I am suddenly fifteen and sitting on the old red living room carpet. No matter how I positioned myself, whenever I talked on that phone -- and I talked til my grandparents rolled their eyes so hard, I started to fear *theirs* might actually get stuck that way -- I was eternally in the way. Gram was stepping over me. (What an obnoxious little twit I was, in retrospect, making my sweet Gram STEP OVER me. Gosh.) Gramp would detour through the dining room to get around my teenaged draping of body parts over the pathway. I'm pretty sure the nudges and kicks I got as my brother pushed past were entirely intentional, as only a younger brother's can be.

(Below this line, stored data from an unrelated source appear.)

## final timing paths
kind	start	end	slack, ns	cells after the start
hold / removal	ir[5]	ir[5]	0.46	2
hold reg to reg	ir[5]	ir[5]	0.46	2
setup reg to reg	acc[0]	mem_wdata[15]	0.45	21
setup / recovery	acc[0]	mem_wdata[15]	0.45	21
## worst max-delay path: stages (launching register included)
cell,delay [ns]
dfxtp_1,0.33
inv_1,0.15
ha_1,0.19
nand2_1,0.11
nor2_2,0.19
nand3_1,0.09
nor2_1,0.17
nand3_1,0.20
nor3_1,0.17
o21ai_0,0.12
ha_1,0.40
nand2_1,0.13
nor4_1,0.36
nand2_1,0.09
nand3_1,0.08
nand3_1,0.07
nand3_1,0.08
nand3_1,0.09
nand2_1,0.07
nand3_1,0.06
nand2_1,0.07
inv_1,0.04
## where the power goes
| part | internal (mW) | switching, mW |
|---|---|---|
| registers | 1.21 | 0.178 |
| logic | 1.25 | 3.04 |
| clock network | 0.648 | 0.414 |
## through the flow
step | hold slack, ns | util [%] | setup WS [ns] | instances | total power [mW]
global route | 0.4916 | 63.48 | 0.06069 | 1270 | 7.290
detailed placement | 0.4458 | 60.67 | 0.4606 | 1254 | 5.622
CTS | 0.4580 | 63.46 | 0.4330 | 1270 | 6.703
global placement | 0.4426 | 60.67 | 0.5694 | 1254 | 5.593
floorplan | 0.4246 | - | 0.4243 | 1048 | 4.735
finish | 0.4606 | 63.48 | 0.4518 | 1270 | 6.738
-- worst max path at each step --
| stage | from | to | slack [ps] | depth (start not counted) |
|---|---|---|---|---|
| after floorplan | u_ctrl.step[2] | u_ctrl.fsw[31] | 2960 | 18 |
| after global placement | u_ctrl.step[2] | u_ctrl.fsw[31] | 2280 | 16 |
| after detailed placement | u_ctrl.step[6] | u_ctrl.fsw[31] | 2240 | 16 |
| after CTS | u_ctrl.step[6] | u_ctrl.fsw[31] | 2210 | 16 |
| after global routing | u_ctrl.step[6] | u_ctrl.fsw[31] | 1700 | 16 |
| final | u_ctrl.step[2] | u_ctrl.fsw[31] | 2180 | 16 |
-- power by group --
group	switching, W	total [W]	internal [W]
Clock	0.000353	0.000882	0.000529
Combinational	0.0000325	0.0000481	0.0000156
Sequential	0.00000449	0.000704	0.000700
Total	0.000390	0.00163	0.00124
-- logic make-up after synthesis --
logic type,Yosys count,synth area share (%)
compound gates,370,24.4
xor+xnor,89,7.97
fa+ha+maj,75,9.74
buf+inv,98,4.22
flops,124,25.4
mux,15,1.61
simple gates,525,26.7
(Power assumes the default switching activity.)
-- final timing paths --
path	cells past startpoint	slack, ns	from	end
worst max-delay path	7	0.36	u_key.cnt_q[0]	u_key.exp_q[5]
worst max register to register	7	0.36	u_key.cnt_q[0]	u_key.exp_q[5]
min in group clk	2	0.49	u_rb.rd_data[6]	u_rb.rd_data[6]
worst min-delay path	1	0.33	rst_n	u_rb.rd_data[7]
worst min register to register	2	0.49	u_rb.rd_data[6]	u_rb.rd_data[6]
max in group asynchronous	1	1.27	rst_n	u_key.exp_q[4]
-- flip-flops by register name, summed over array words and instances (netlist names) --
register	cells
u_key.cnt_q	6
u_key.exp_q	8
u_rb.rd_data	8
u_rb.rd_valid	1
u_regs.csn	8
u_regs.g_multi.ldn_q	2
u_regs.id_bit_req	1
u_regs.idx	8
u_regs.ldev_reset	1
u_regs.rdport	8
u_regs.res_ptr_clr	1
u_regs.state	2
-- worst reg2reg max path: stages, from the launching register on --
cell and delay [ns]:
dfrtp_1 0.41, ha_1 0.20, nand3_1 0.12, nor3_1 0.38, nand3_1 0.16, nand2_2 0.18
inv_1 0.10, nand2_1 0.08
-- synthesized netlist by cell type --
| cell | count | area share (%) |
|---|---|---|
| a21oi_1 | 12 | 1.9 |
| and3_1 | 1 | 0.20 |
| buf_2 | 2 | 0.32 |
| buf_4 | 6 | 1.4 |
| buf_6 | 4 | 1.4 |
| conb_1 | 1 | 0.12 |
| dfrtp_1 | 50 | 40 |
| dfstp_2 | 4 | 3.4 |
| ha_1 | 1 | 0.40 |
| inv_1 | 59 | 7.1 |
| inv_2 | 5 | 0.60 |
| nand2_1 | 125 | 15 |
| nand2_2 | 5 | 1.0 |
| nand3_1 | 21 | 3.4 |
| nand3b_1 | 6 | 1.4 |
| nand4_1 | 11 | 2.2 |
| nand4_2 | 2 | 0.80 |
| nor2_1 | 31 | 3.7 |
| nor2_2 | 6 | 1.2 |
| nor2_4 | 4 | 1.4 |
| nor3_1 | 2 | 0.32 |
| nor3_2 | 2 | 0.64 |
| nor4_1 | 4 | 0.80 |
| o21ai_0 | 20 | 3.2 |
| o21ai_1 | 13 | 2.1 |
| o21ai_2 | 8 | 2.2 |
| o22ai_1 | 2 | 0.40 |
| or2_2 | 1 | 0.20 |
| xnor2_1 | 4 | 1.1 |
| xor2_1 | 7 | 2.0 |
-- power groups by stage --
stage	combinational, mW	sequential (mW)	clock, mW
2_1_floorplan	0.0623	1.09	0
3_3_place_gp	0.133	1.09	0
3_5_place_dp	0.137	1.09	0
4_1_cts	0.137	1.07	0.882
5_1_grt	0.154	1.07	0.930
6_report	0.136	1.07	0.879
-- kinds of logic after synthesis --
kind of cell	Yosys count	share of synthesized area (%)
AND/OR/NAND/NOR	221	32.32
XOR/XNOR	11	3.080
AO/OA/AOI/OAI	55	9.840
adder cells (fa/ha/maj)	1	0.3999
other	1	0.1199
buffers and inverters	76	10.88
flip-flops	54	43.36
--- config.mk ---
export PLATFORM = sky130hd
export DESIGN_NAME = smb_cfg_slave
export DESIGN_NICKNAME = d
export VERILOG_FILES = /design/src/rtl/smb_cfg_pkg.sv /design/src/rtl/smb_line_sync.sv /design/src/rtl/smb_decode.sv /design/src/rtl/smb_cfg_fsm.sv /design/src/rtl/smb_cfg_slave.sv
export SDC_FILE = /design/constraint.sdc
export NUM_CORES = 1
export LEC_CHECK = 0
export BUFFER_PORTS_ARGS = -buffer_cell sky130_fd_sc_hd__buf_4
export CAP_MARGIN = 20
export CORE_MARGIN = 2
export CORE_UTILIZATION = 55
export CTS_CLUSTER_SIZE = 12
export DETAILED_ROUTE_END_ITERATION = 7
export HOLD_SLACK_MARGIN = 0.06
export PLACE_DENSITY_LB_ADDON = 0.2
export SETUP_SLACK_MARGIN = 0.02
export SLEW_MARGIN = 20
export SYNTH_ARGS = -nofsm -noshare
export SYNTH_HDL_FRONTEND = slang
export SYNTH_SLANG_ARGS = --single-unit
--- constraint.sdc ---
create_clock -name clk -period 2.9 [get_ports clk]
set_input_delay 0.435 -clock clk [delete_from_list [all_inputs] [get_ports clk]]
set_output_delay 0.435 -clock clk [all_outputs]
set_load 0.02 [all_outputs]
--- src/rtl/smb_cfg_pkg.sv ---
// Shared types and derived widths for the two-wire configuration slave.
// Assumes a 7-bit bus address split into a fixed part and strap bits.
package smb_cfg_pkg;
    localparam int ADDR_W   = 7;
    localparam int STRAP_W  = 2;
    localparam int DEVID_W  = ADDR_W - STRAP_W;
    localparam int BYTE_W   = 8;
    localparam int IDX_W    = BYTE_W - 1;
    localparam int CNT_W    = $clog2(BYTE_W + 1);

    typedef enum logic [2:0] {
        ST_IDLE,
        ST_RX,
        ST_ACK,
        ST_TX,
        ST_MACK
    } smb_state_e;

    typedef enum logic [1:0] {
        PH_ADDR,
        PH_CMD,
        PH_DATA,
        PH_EXTRA
    } smb_phase_e;
endpackage

--- src/rtl/smb_line_sync.sv ---
// Synchronizes SCL and SDA into the clock domain and finds bus events.
// Assumes both lines idle high; the reset value of every stage is 1.
module smb_line_sync #(
    parameter int STAGES = 2
) (
    input  logic clk,
    input  logic rst_n,
    input  logic scl_i,
    input  logic sda_i,
    output logic scl_q,
    output logic sda_q,
    output logic scl_rise,
    output logic scl_fall,
    output logic start_det,
    output logic stop_det
);
    localparam int LINES = 2;

    logic [LINES-1:0]             line_in;
    logic [LINES-1:0][STAGES-1:0] pipe;
    logic                         scl_prev;
    logic                         sda_prev;

    assign line_in = {sda_i, scl_i};

    for (genvar g = 0; g < LINES; g++) begin : g_line
        // Shift one bus line through its synchronizer chain.
        always_ff @(posedge clk) begin
            if (!rst_n) pipe[g] <= '1;
            else        pipe[g] <= {pipe[g][STAGES-2:0], line_in[g]};
        end
    end

    assign scl_q = pipe[0][STAGES-1];
    assign sda_q = pipe[1][STAGES-1];

    // Keep the previous synchronized values for edge detection.
    always_ff @(posedge clk) begin
        if (!rst_n) begin
            scl_prev <= 1'b1;
            sda_prev <= 1'b1;
        end else begin
            scl_prev <= scl_q;
            sda_prev <= sda_q;
        end
    end

    assign scl_rise  = scl_q & ~scl_prev;
    assign scl_fall  = ~scl_q & scl_prev;
    assign start_det = scl_q & scl_prev & sda_prev & ~sda_q;
    assign stop_det  = scl_q & scl_prev & ~sda_prev & sda_q;
endmodule

--- src/rtl/smb_decode.sv ---
// Decodes a received byte both as a slave address and as a command.
// Purely combinational; the FSM decides which result applies.
module smb_decode
    import smb_cfg_pkg::*;
#(
    parameter logic [DEVID_W-1:0] DEV_ID   = 5'b10100,
    parameter logic [IDX_W-1:0]   REG_LAST = 7'h45
) (
    input  logic [BYTE_W-1:0]  byte_i,
    input  logic [STRAP_W-1:0] strap_i,
    output logic               addr_hit_o,
    output logic               legal_o,
    output logic               nv_o,
    output logic [IDX_W-1:0]   idx_o
);
    // Compare the address field and bound-check the command index.
    always_comb begin
        addr_hit_o = (byte_i[BYTE_W-1:1] == {DEV_ID, strap_i});
        nv_o       = byte_i[BYTE_W-1];
        idx_o      = byte_i[IDX_W-1:0];
        legal_o    = (byte_i[IDX_W-1:0] <= REG_LAST);
    end
endmodule

--- src/rtl/smb_cfg_fsm.sv ---
// Byte-level protocol engine: shifts bits in and out, ACKs or NACKs,
// holds the register pointer and issues register-file strobes.
// Assumes SCL and SDA events come from a synchronizer; SDA is changed
// only on a synchronized SCL fall.
module smb_cfg_fsm
    import smb_cfg_pkg::*;
(
    input  logic              clk,
    input  logic              rst_n,
    input  logic              sda_q,
    input  logic              scl_rise,
    input  logic              scl_fall,
    input  logic              start_det,
    input  logic              stop_det,
    input  logic              busy_i,
    input  logic              addr_hit_i,
    input  logic              legal_i,
    input  logic              cmd_nv_i,
    input  logic [IDX_W-1:0]  cmd_idx_i,
    input  logic [BYTE_W-1:0] rd_data_i,
    output logic [BYTE_W-1:0] byte_o,
    output logic              sda_oe_o,
    output logic              ptr_nv_o,
    output logic [IDX_W-1:0]  ptr_idx_o,
    output logic              wr_en_o,
    output logic [BYTE_W-1:0] wr_data_o,
    output logic              rd_en_o
);
    localparam logic [CNT_W-1:0] FULL = CNT_W'(BYTE_W);

    smb_state_e        state;
    smb_phase_e        phase;
    logic [CNT_W-1:0]  bitcnt;
    logic [BYTE_W-1:0] shreg;
    logic              go_tx;
    logic              mack;

    assign byte_o = shreg;

    // Main protocol sequencer; START and STOP take priority over all.
    always_ff @(posedge clk) begin
        if (!rst_n) begin
            state     <= ST_IDLE;
            phase     <= PH_ADDR;
            bitcnt    <= '0;
            shreg     <= '0;
            go_tx     <= 1'b0;
            mack      <= 1'b0;
            sda_oe_o  <= 1'b0;
            ptr_nv_o  <= 1'b0;
            ptr_idx_o <= '0;
            wr_en_o   <= 1'b0;
            wr_data_o <= '0;
            rd_en_o   <= 1'b0;
        end else begin
            wr_en_o <= 1'b0;
            rd_en_o <= 1'b0;
            if (start_det) begin
                state    <= ST_RX;
                phase    <= PH_ADDR;
                bitcnt   <= '0;
                sda_oe_o <= 1'b0;
            end else if (stop_det) begin
                state    <= ST_IDLE;
                sda_oe_o <= 1'b0;
            end else begin
                case (state)
                    ST_IDLE: begin
                        sda_oe_o <= 1'b0;
                    end
                    ST_RX: begin
                        if (scl_rise && bitcnt < FULL) begin
                            shreg  <= {shreg[BYTE_W-2:0], sda_q};
                            bitcnt <= bitcnt + 1'b1;
                        end else if (scl_fall && bitcnt == FULL) begin
                            case (phase)
                                PH_ADDR: begin
                                    if (addr_hit_i && !busy_i) begin
                                        sda_oe_o <= 1'b1;
                                        state    <= ST_ACK;
                                        go_tx    <= shreg[0];
                                        phase    <= PH_CMD;
                                    end else begin
                                        state <= ST_IDLE;
                                    end
                                end
                                PH_CMD: begin
                                    if (legal_i) begin
                                        ptr_nv_o  <= cmd_nv_i;
                                        ptr_idx_o <= cmd_idx_i;
                                        sda_oe_o  <= 1'b1;
                                        state     <= ST_ACK;
                                        go_tx     <= 1'b0;
                                        phase     <= PH_DATA;
                                    end else begin
                                        state <= ST_IDLE;
                                    end
                                end
                                PH_DATA: begin
                                    wr_en_o   <= 1'b1;
                                    wr_data_o <= shreg;
                                    sda_oe_o  <= 1'b1;
                                    state     <= ST_ACK;
                                    go_tx     <= 1'b0;
                                    phase     <= PH_EXTRA;
                                end
                                default: begin
                                    state <= ST_IDLE;
                                end
                            endcase
                        end
                    end
                    ST_ACK: begin
                        if (scl_fall) begin
                            bitcnt <= '0;
                            if (go_tx) begin
                                shreg    <= rd_data_i;
                                rd_en_o  <= 1'b1;
                                sda_oe_o <= ~rd_data_i[BYTE_W-1];
                                state    <= ST_TX;
                            end else begin
                                sda_oe_o <= 1'b0;
                                state    <= ST_RX;
                            end
                        end
                    end
                    ST_TX: begin
                        if (scl_rise) begin
                            bitcnt <= bitcnt + 1'b1;
                        end else if (scl_fall) begin
                            if (bitcnt == FULL) begin
                                sda_oe_o <= 1'b0;
                                state    <= ST_MACK;
                            end else begin
                                shreg    <= {shreg[BYTE_W-2:0], 1'b0};
                                sda_oe_o <= ~shreg[BYTE_W-2];
                            end
                        end
                    end
                    ST_MACK: begin
                        if (scl_rise) begin
                            mack <= ~sda_q;
                        end else if (scl_fall) begin
                            if (mack) begin
                                bitcnt   <= '0;
                                shreg    <= rd_data_i;
                                rd_en_o  <= 1'b1;
                                sda_oe_o <= ~rd_data_i[BYTE_W-1];
                                state    <= ST_TX;
                            end else begin
                                state <= ST_IDLE;
                            end
                        end
                    end
                    default: begin
                        state <= ST_IDLE;
                    end
                endcase
            end
        end
    end
endmodule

That heavy black monstrosity of a telephone truly was a weapon. It perched on the desk, next to the lamp with a mallard as a base, the entire time I was privileged to be inside that house. I remember the familiar but indescribable whizz-buzz-clicky noise that dial made as you dialed each number. I think, if I were to concentrate hard enough, I could probably remember the exact sequence of tones it made to call my dad on James Street from that phone. Its ring was truly that old-fashioned unmistakable telephone ring that smartphones attempt to offer in a digital version on your ringtones menu. And there was nothing, *nothing* more satisfying than slamming that handset down if someone on the other end of a call upset you. (I was a teenager, after all, and that came with all the stereotypical drama and angst. It also came with a stern glare from an adult.)

I wasn't the only one on that phone, though, no matter how my family may have felt about it. I probably came by it honestly. Gram would lean against the desk and talk for what felt like days to her sister or one of Gramp's sisters or one of the ladies from church. At which point it was like moth-to-flame for us kids. Hanging on her arm, collapsing dramatically at her feet with need, choosing that moment to have a childhood squabble that left her with one finger attempting to plug her open ear and drown us out, and The Look That Meant Business on her face.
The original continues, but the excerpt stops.